**TASK GOAL:** Copy verbatim the block of lines in the entries below whose first line contains "core_utilization: 70" and whose last line contains "In the summary". Leave out all other lines.

**TASK INPUTS:**
run 1:
// CPUSystem
module CPUSystem(Clock, Reset, T, Mem_Address, Mem_WData, Mem_RData, Mem_Read, Mem_Write);
For scale: roughly 4300 cells after synthesis, ~240 flip-flops, roughly 44 I/O pins, ~24000 µm² of cells after synthesis.
Settings: LEC_CHECK=0, ABC_AREA=1, CAP_MARGIN=15, CELL_PAD_IN_SITES_DETAIL_PLACEMENT=0, CELL_PAD_IN_SITES_GLOBAL_PLACEMENT=3, CORE_ASPECT_RATIO=0.82, CORE_MARGIN=2, CORE_UTILIZATION=30, GPL_ROUTABILITY_DRIVEN=1, MAX_ROUTING_LAYER=met5, MIN_ROUTING_LAYER=met2, PLACE_DENSITY_LB_ADDON=0.24, SETUP_SLACK_MARGIN=-0.87, SLEW_MARGIN=10, TNS_END_PERCENT=80; clock period 11.0 ns.
run.sh (not shown) runs the stock make flow with config.mk's settings and CLKGATE_MAP_FILE=.
#### Input delta (run 2 over run 1)
- CORE_ASPECT_RATIO: 0.82 -> unset
- CELL_PAD_IN_SITES_DETAIL_PLACEMENT: 0 -> unset
- GPL_ROUTABILITY_DRIVEN: 1 -> unset
- SETUP_SLACK_MARGIN: -0.87 -> unset
- PLACE_DENSITY_LB_ADDON: 0.24 -> unset
- SLEW_MARGIN: 10 -> 20
- MAX_ROUTING_LAYER: met5 -> unset
- CORE_UTILIZATION: 30 -> 40
- CELL_PAD_IN_SITES_GLOBAL_PLACEMENT: 3 -> unset
- TNS_END_PERCENT: 80 -> unset
- CAP_MARGIN: 15 -> 20
- MIN_ROUTING_LAYER: met2 -> unset
- ABC_AREA: 1 -> unset
- the clock period (ns, I/O delays scaled along): 11.0 -> 12.0
Findings:
The higher part of the total power dissipated in sequential elements came out of run 2.
Run 2 vs run 1 — share of cell area taken by flip-flops and latches rose 0.86 points.
Worst path setup slack after routing: run 2 > run 1
Internal power delta (run 2 − run 1): favourable
In the metrics for run 2 and run 1, the one carrying the higher footprint of the multi-input gates is run 2.
The following lists how run 3 was set up differently from run 2:
- CORE_UTILIZATION now 72, was 40
- CTS_CLUSTER_SIZE now 100, previously not set
- ABC_AREA now 1, previously not set
- CTS_CLUSTER_DIAMETER now 172, previously not set
- the clock period (ns, I/O delays scaled along) now 4.31, was 12.0
Run 3: aborted in global routing (tool error)
Diff run 2 -> run 3 | chip width | decrease of 63 µm
Run 3: post-synthesis share of cell area spent on and, or, nand and nor gates 10 points above run 2
On yosys-reported design area after synthesis: between run 3 and run 2, it ends up higher for run 2.
Area after synthesis shrinks slightly when moving from run 2 to run 3.
Run 3: die size is about 44% lower than what run 2 reported.
Edits applied to the flow inputs when going from run 3 to run 4:
- CORE_UTILIZATION changed from 72 to 37
- ABC_AREA removed (was 1)
- CTS_CLUSTER_SIZE removed (was 100)
- CTS_CLUSTER_DIAMETER removed (was 172)
- the clock period (ns, I/O delays scaled along) changed from 4.31 to 9.2
==> comparison <==
No stage failed in run 4, and the final checks on the layout all came back clean.
In run 4, the total die size came out 33000 µm² above the value in run 3.
On cell total in the yosys stat output: between run 3 and run 4, it ends up higher for run 3.
Looking at post-synthesis area per instance, run 4 sits above run 3.
Gate count after technology mapping for run 4 is lower than for run 3.
Run 4 -> run 3: register share after synthesis flat
[run 4] number of gates given a new drive strength after cts fell 214 relative to run 3
Against run 3, run 4 comes in 24 higher on clock buffer count from CTS.

========
## v13
CPUSystem again, from the RTL that the note above started with.
Design CPUSystem, start of the top module:
module CPUSystem(Clock, Reset, T, Mem_Address, Mem_WData, Mem_RData, Mem_Read, Mem_Write);
clock: 2.32 ns
lec_check: 0
abc_area: 0
cap_margin: 10
cell_pad_in_sites_detail_placement: 0
cell_pad_in_sites_global_placement: 0
core_aspect_ratio: 0.82
core_margin: 2
core_utilization: 70
cts_cluster_diameter: 28
cts_cluster_size: 58
gpl_routability_driven: 1
max_routing_layer: met5
min_routing_layer: met1
setup_slack_margin: 0.66
slew_margin: 30
In the summary table, v13 is marked failed, with error DPL-0038 raised in clock tree synthesis.
diff inputs: v13 => v22
Settings: changing SETUP_SLACK_MARGIN from 0.66 to 2.61; removing MAX_ROUTING_LAYER (formerly met5); changing CORE_UTILIZATION from 70 to 66; removing MIN_ROUTING_LAYER (formerly met1); removing ABC_AREA (formerly 0); removing CELL_PAD_IN_SITES_GLOBAL_PLACEMENT (formerly 0); removing CORE_ASPECT_RATIO (formerly 0.82); changing CAP_MARGIN from 10 to 20; removing CTS_CLUSTER_SIZE (formerly 58); removing GPL_ROUTABILITY_DRIVEN (formerly 1); changing SLEW_MARGIN from 30 to 20; removing CTS_CLUSTER_DIAMETER (formerly 28); removing CELL_PAD_IN_SITES_DETAIL_PLACEMENT (formerly 0); changing the clock period (ns, I/O delays scaled along) from 2.32 to 9.71.
Every stage of the flow completed for v22, and the final layout passed the timing, design-rule and antenna checks.
v22 vs v13: die span in y up
Number of standard-cell rows in the floorplan, v22 vs v13: up by more than 10%
v22 vs. v13: net count after synthesis barely changed; starting density of the core dropped 4.7 points; pre-CTS worst setup slack climbed 5.18 ns; area after synthesis barely changed.
Input-level comparison between v31 and v22:
Settings: CORE_MARGIN: 2 -> 4; SLEW_MARGIN: 20 -> 40; SETUP_SLACK_MARGIN: 2.61 -> unset; CORE_UTILIZATION: 66 -> 40; the clock period (ns, I/O delays scaled along): 9.71 -> 11.7.
--- outcome ---
The flow did not stop early for v31: all stages ran, and the layout cleared the timing, design-rule and antenna checks. Between v22 and v31, the flow reports final cell count without fillers increasing by a few percent. Worst max-slew margin expressed relative to the limit, v22 and v31, higher one = v31. v22 has lower fraction of area in clock buffers and inverters than v31. v22 has higher met3 track utilization from global routing than v31. Changes observed in v31 relative to v22: cell area went down about 1.7%; via count now smaller; final setup slack of the worst path now larger. Cell depth of the worst flop-to-flop path down 2 in v31 wrt v22. Compared with v22, in v31 number of buffer and inverter stages on the critical path -3; number of cell rows +about 30%; relative contribution of combinational cells to total power -2.4 points.
Setup changes, v31 to v2
Settings: SETUP_SLACK_MARGIN newly set to 1.14; SLEW_MARGIN changed from 40 to 20; CORE_MARGIN changed from 4 to 2; CORE_UTILIZATION changed from 40 to 66; the clock period (ns, I/O delays scaled along) changed from 11.7 to 7.83.
==> comparison <==
- The run showing the greater routing usage on met3 is v2.
- The power in v2 is 1.5 times that in v31.
- v2 reports a lower clock tree buffer count of the final layout than v31 does.
Here is what was changed in the inputs of v23 compared with v2.
Settings: removing SETUP_SLACK_MARGIN (formerly 1.14); changing CORE_UTILIZATION from 66 to 72; changing the clock period (ns, I/O delays scaled along) from 7.83 to 6.17.
### Flow results
- Summary of v23 and v2: one run falls short of a clean finish, namely v23.
- v23: complete, dirty (negative setup slack)
- For v23, the highest metal layer with signal wires was met5, unlike v2, where it was met4.
- v2 → v23: overall routed net length saw a decrease; total stage count of the critical path saw an increase; arrival time of the worst setup path saw a decrease.
- A worst setup path startpoint of q_RF_OutBSel[0]$_SDFFE_PN0P_ is what v23 shows, while q_RF_OutBSel[2]$_SDFFE_PN0P_ belongs to v2.
- Between v23 and v2, the worst slack at placement is higher for v2.
- NOTE: number of nets in the layout in v23 exceeds that of v2
#### Input delta (v48 over v23)
Settings: CTS_CLUSTER_SIZE: unset -> 31; PLACE_DENSITY: unset -> 0.64; SETUP_SLACK_MARGIN: unset -> 2.67; CTS_CLUSTER_DIAMETER: unset -> 47; the clock period (ns, I/O delays scaled along): 6.17 -> 14.4.
--- outcome ---
v23 and v48: one clean run, v48; the rest did not finish clean.
Finished, but not clean: v23, with negative setup slack.
The worst setup slack of v48 exceeds that of v23 by 4.84 ns.
From v23 to v48 the numbers moved as follows: area fraction in compound gates after synthesis shows no meaningful change, proportion of power drawn by combinational gates shows a reduction of 1.4 points, synthesis area per yosys shows no meaningful change, worst hold slack shows a reduction of 0.018 ns, number of sequential cells shows no meaningful change.
Power figures rest on the tool's default switching activity, not on a simulated workload.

**WRITTEN ANSWER:**
core_utilization: 70
cts_cluster_diameter: 28
cts_cluster_size: 58
gpl_routability_driven: 1
max_routing_layer: met5
min_routing_layer: met1
setup_slack_margin: 0.66
slew_margin: 30
In the summary table, v13 is marked failed, with error DPL-0038 raised in clock tree synthesis.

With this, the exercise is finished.